My relative is like this - always looked down on us not-quite-as-stylish ones- she's run out of money now and is struggling.

saraclara · 29/06/2024 15:48

I asked my mum about this and she confirmed it, said she had asked my step dad about it and he just said he didn't want to get involved

What a coward. I'm not saying he should kick off about it, but surely he could say "have you not invited Daisypod?"

DedicatedCakeEater · 29/06/2024 15:49

iwentjasonwaterfalls · 29/06/2024 15:47

YANBU to feel hurt and angry. Once the immediate feeling passes, try to minimize the amount of headspace you let them take up. Don't go chasing after them, don't agonise over the next time you'll have to see them etc - just be blissfully unbothered by / oblivious to their presence.
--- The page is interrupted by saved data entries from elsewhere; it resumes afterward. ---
## src/rtl/wifi_phy_pkg.sv

```systemverilog
// Shared WiFi PHY constants and types for the 64-point OFDM subcarrier mapper/demapper.
package wifi_phy_pkg;

  localparam int unsigned N_FFT   = 64;
  localparam int unsigned N_DATA  = 48;
  localparam int unsigned N_PILOT = 4;
  localparam int unsigned IDX_W   = 6;

  // Pilot positions in IFFT natural order; slot order follows frequency -21, -7, +7, +21.
  localparam logic [IDX_W-1:0] PILOT_IDX_S0 = 6'd43;
  localparam logic [IDX_W-1:0] PILOT_IDX_S1 = 6'd57;
  localparam logic [IDX_W-1:0] PILOT_IDX_S2 = 6'd7;
  localparam logic [IDX_W-1:0] PILOT_IDX_S3 = 6'd21;

  localparam logic [IDX_W-1:0] NULL_LO = 6'd27;
  localparam logic [IDX_W-1:0] NULL_HI = 6'd37;

  typedef enum logic [1:0] {
    ST_IDLE,
    ST_PFETCH,
    ST_MAP
  } map_state_t;

  typedef enum logic [1:0] {
    SC_NULL,
    SC_PILOT,
    SC_DATA
  } sc_class_t;

endpackage

```

## src/rtl/wifi_subcarrier_classifier.sv

```systemverilog
// Combinational subcarrier classifier: IFFT index -> null / pilot / data plus pilot slot.
module wifi_subcarrier_classifier
  import wifi_phy_pkg::*;
(
  input  logic [IDX_W-1:0] idx,
  output sc_class_t        sc_class,
  output logic [1:0]       pilot_slot
);

  always_comb begin
    sc_class   = SC_DATA;
    pilot_slot = 2'd0;
    if ((idx == '0) || ((idx >= NULL_LO) && (idx <= NULL_HI))) begin
      sc_class = SC_NULL;
    end else begin
      case (idx)
        PILOT_IDX_S0: begin sc_class = SC_PILOT; pilot_slot = 2'd0; end
        PILOT_IDX_S1: begin sc_class = SC_PILOT; pilot_slot = 2'd1; end
        PILOT_IDX_S2: begin sc_class = SC_PILOT; pilot_slot = 2'd2; end
        PILOT_IDX_S3: begin sc_class = SC_PILOT; pilot_slot = 2'd3; end
        default:      sc_class = SC_DATA;
      endcase
    end
  end

endmodule

```

## src/rtl/wifi_pilot_subcarrier_mapper.sv

```systemverilog
// Assembles one 64-subcarrier OFDM frame per symbol from 4 fetched pilots and 48 mapper samples.
module wifi_pilot_subcarrier_mapper
  import wifi_phy_pkg::*;
#(
  parameter int unsigned WIDTH = 12
) (
  input  logic             clk,
  input  logic             reset,
  input  logic             enable,
  input  logic [WIDTH-1:0] data_in_re,
  input  logic [WIDTH-1:0] data_in_im,
  input  logic             data_valid,
  output logic             data_ready,
  input  logic [WIDTH-1:0] pilot_in,
  input  logic             pilot_valid,
  output logic             pilot_en,
  output logic [WIDTH-1:0] out_re,
  output logic [WIDTH-1:0] out_im,
  output logic             out_valid,
  output logic             out_sos,
  output logic             out_eos,
  output logic             pilot_overrun
);

  map_state_t       state;
  logic [IDX_W-1:0] idx;
  logic [2:0]       en_cnt;
  logic [2:0]       pcnt;
  logic [WIDTH-1:0] pilot_buf [N_PILOT];

  sc_class_t        cur_class;
  logic [1:0]       cur_slot;
  logic             advance;

  wifi_subcarrier_classifier u_classifier (
    .idx        (idx),
    .sc_class   (cur_class),
    .pilot_slot (cur_slot)
  );

  assign data_ready = (state == ST_MAP) && (cur_class == SC_DATA);
  assign advance    = (cur_class != SC_DATA) || data_valid;

  always_ff @(posedge clk or negedge reset) begin
    if (!reset) begin
      state         <= ST_IDLE;
      idx           <= '0;
      en_cnt        <= '0;
      pcnt          <= '0;
      pilot_en      <= 1'b0;
      out_re        <= '0;
      out_im        <= '0;
      out_valid     <= 1'b0;
      out_sos       <= 1'b0;
      out_eos       <= 1'b0;
      pilot_overrun <= 1'b0;
      for (int unsigned i = 0; i < N_PILOT; i++) begin
        pilot_buf[i] <= '0;
      end
    end else begin
      out_valid <= 1'b0;
      out_sos   <= 1'b0;
      out_eos   <= 1'b0;
      out_re    <= '0;
      out_im    <= '0;

      case (state)
        ST_IDLE: begin
          pilot_en <= 1'b0;
          if (enable) begin
            state    <= ST_PFETCH;
            pilot_en <= 1'b1;
            en_cnt   <= '0;
            pcnt     <= '0;
          end
        end

        ST_PFETCH: begin
          // pilot_en was raised on entry; drop it after the 4th high cycle (en_cnt == 3).
          if (en_cnt < 3'd4) begin
            en_cnt <= en_cnt + 3'd1;
          end
          pilot_en <= (en_cnt < 3'd3);

          if (pilot_valid) begin
            if (pcnt < 3'd4) begin
              pilot_buf[pcnt[1:0]] <= pilot_in;
              pcnt                 <= pcnt + 3'd1;
            end else begin
              pilot_overrun <= 1'b1;
            end
          end

          if ((pcnt == 3'd4) && (en_cnt == 3'd4)) begin
            state <= ST_MAP;
            idx   <= '0;
          end
        end

        ST_MAP: begin
          if (advance) begin
            out_valid <= 1'b1;
            out_sos   <= (idx == '0);
            out_eos   <= (idx == '1);
            case (cur_class)
              SC_PILOT: out_re <= pilot_buf[cur_slot];
              SC_DATA: begin
                out_re <= data_in_re;
                out_im <= data_in_im;
              end
              default: ;
            endcase
            idx <= idx + 6'd1;

            // enable is only honoured at the symbol boundary, so frames are never truncated.
            if (idx == '1) begin
              if (enable) begin
                state    <= ST_PFETCH;
                pilot_en <= 1'b1;
                en_cnt   <= '0;
                pcnt     <= '0;
              end else begin
                state <= ST_IDLE;
              end
            end
          end
        end

        default: state <= ST_IDLE;
      endcase
    end
  end

endmodule

```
I agree with this too - stay quietly confident in your own life, bright and breezy, give them politeness only.

Trenda · 29/06/2024 15:51

Being in the same 'homely and overweight ' category myself I would be thanking my lucky stars that I wasn't expected to have to attend this wedding.
Dont give them another thought -except to plan an equally expensive (taking wedding present, meals , flight and hotel, childcare plus whole new wardrobes and spending money all into account) holiday to somewhere of your own choosing at the same time. All inclusive to Turkey for you all maybe?
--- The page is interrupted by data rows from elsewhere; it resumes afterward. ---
===== src/rtl/pin_owner_ctrl_pkg.sv =====
// Shared types for the pin ownership controller: FSM states, owner index and
// turnaround counter widths.
package pin_owner_ctrl_pkg;

  // Wide enough for any NumSources up to 255.
  localparam int unsigned SelW = 8;
  localparam int unsigned CntW = 4;

  typedef logic [SelW-1:0] sel_t;
  typedef logic [CntW-1:0] cnt_t;

  typedef enum logic [0:0] {
    StIdle,
    StBlank
  } state_e;

endpackage


===== src/rtl/prim_flop_2sync.sv =====
// Two-flop synchroniser for bringing asynchronous inputs into the clk_i domain.
module prim_flop_2sync #(
  parameter int unsigned Width = 1,
  parameter logic [Width-1:0] ResetValue = '0
) (
  input  logic             clk_i,
  input  logic             rst_ni,
  input  logic [Width-1:0] d_i,
  output logic [Width-1:0] q_o
);

  logic [Width-1:0] stage1_q;
  logic [Width-1:0] stage2_q;

  always_ff @(posedge clk_i or negedge rst_ni) begin
    if (!rst_ni) begin
      stage1_q <= ResetValue;
      stage2_q <= ResetValue;
    end else begin
      stage1_q <= d_i;
      stage2_q <= stage1_q;
    end
  end

  assign q_o = stage2_q;

endmodule


===== src/rtl/pin_owner_ctrl.sv =====
// Per-pin ownership mux between several requesters and the padring, with a
// forced tristate gap whenever a pin changes hands.
module pin_owner_ctrl
  import pin_owner_ctrl_pkg::*;
#(
  parameter int unsigned NumberOfPins     = 8,
  parameter int unsigned NumSources       = 2,
  parameter int unsigned TurnaroundCycles = 2
) (
  input  logic                                     clk_i,
  input  logic                                     rst_ni,
  input  logic                                     cfg_valid_i,
  output logic                                     cfg_ready_o,
  input  logic [$clog2(NumberOfPins)-1:0]          cfg_pin_i,
  input  logic [$clog2(NumSources+1)-1:0]          cfg_src_i,
  output logic                                     cfg_err_o,
  input  logic [NumSources-1:0][NumberOfPins-1:0]  src_out_i,
  input  logic [NumSources-1:0][NumberOfPins-1:0]  src_oe_i,
  output logic [NumberOfPins-1:0]                  src_in_o,
  output logic [NumberOfPins-1:0]                  to_pins_o,
  output logic [NumberOfPins-1:0]                  to_pins_en_o,
  input  logic [NumberOfPins-1:0]                  from_pins_i
);

  localparam int unsigned PinW = $clog2(NumberOfPins);

  state_e          state_q;
  cnt_t            cnt_q;
  logic [PinW-1:0] pin_q;
  sel_t            src_q;
  sel_t            sel_q [NumberOfPins];
  logic            err_q;

  sel_t req_src;
  sel_t cur_owner;
  logic req_bad;
  logic req_same;

  assign req_src = sel_t'(cfg_src_i);
  assign req_bad = (32'(cfg_pin_i) >= NumberOfPins) || (32'(cfg_src_i) > NumSources);

  // Loop lookup keeps the read in range even for unencodable pin indices.
  always_comb begin
    cur_owner = '0;
    for (int p = 0; p < NumberOfPins; p++) begin
      if (PinW'(p) == cfg_pin_i) cur_owner = sel_q[p];
    end
  end

  assign req_same = (req_src == cur_owner);

  always_ff @(posedge clk_i or negedge rst_ni) begin
    if (!rst_ni) begin
      state_q <= StIdle;
      cnt_q   <= '0;
      pin_q   <= '0;
      src_q   <= '0;
      err_q   <= 1'b0;
      for (int p = 0; p < NumberOfPins; p++) sel_q[p] <= '0;
    end else begin
      err_q <= 1'b0;
      case (state_q)
        StIdle: begin
          if (cfg_valid_i) begin
            if (req_bad) begin
              err_q <= 1'b1;
            end else if (!req_same) begin
              state_q <= StBlank;
              pin_q   <= cfg_pin_i;
              src_q   <= req_src;
              cnt_q   <= cnt_t'(TurnaroundCycles - 1);
            end
          end
        end
        StBlank: begin
          if (cnt_q == '0) begin
            for (int p = 0; p < NumberOfPins; p++) begin
              if (PinW'(p) == pin_q) sel_q[p] <= src_q;
            end
            state_q <= StIdle;
          end else begin
            cnt_q <= cnt_q - cnt_t'(1);
          end
        end
        default: state_q <= StIdle;
      endcase
    end
  end

  assign cfg_ready_o = (state_q == StIdle);
  assign cfg_err_o   = err_q;

  always_comb begin
    to_pins_o    = '0;
    to_pins_en_o = '0;
    for (int p = 0; p < NumberOfPins; p++) begin
      for (int s = 0; s < NumSources; s++) begin
        if (sel_q[p] == sel_t'(s + 1)) begin
          to_pins_o[p]    = src_out_i[s][p];
          to_pins_en_o[p] = src_oe_i[s][p];
        end
      end
      if ((state_q == StBlank) && (pin_q == PinW'(p))) to_pins_en_o[p] = 1'b0;
    end
  end

  prim_flop_2sync #(
    .Width      (NumberOfPins),
    .ResetValue ('0)
  ) u_in_sync (
    .clk_i  (clk_i),
    .rst_ni (rst_ni),
    .d_i    (from_pins_i),
    .q_o    (src_in_o)
  );

endmodule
Riffraffarchitect · 29/06/2024 15:51

I have experienced this myself. And it made me realise what she really thought of me.

When it happened to me - my other step sister rolled her eyes at the wedding plans & said “this marriage will never last”…she was bridesmaid so had to go...

Less than a year later they were divorced and the instagrammable blowing of bubbles at the bridge was a distant memory (and so was our sibling relationship!)

CollyBobble · 29/06/2024 15:51

'It's become clear also that it is going to be a very 'instagramable' wedding and we just don't fit in, all their friends are glamorous and we are homely and overweight.'

You only think that.

It may be that they just don't see enough of you to warrant your going to the wedding or that they don't like you as people and nothing to do with what you look like.

Riffraffarchitect · 29/06/2024 15:52

Bride not bridge 😂

Daisypod · 29/06/2024 15:52

Thanks everyone for letting me know I'm not unreasonable. Embarrassingly I had assumed I'd be invited and had money put aside and was looking forward to a few days away as it's in a country I love. Childcare wouldn't have been a problem.
I shall try to book something else to do with the kids.

OP posts:
loropianalover · 29/06/2024 15:53

Wow! This is pretty low. I think if there’s a nasty streak in someone, weddings just seem to draw it out.

YANBU to be sad, I would be sad too.

Sunnydiary · 29/06/2024 15:53

I think you should see this as an opportunity to do something fun with all the money you will save on not attending this wedding.

magnoliablooms · 29/06/2024 15:53

Mum and him got together when the kids were older teens/young adults so step siblings have never lived together but we've always got on. they just don't feel close to you. That's ok.

Kartoffel54321 · 29/06/2024 15:55

Unless it's a very, very small wedding or you have upset her without realising (and she hasn't said anything) then YANBU. As others have said, at least you know how she feels going on!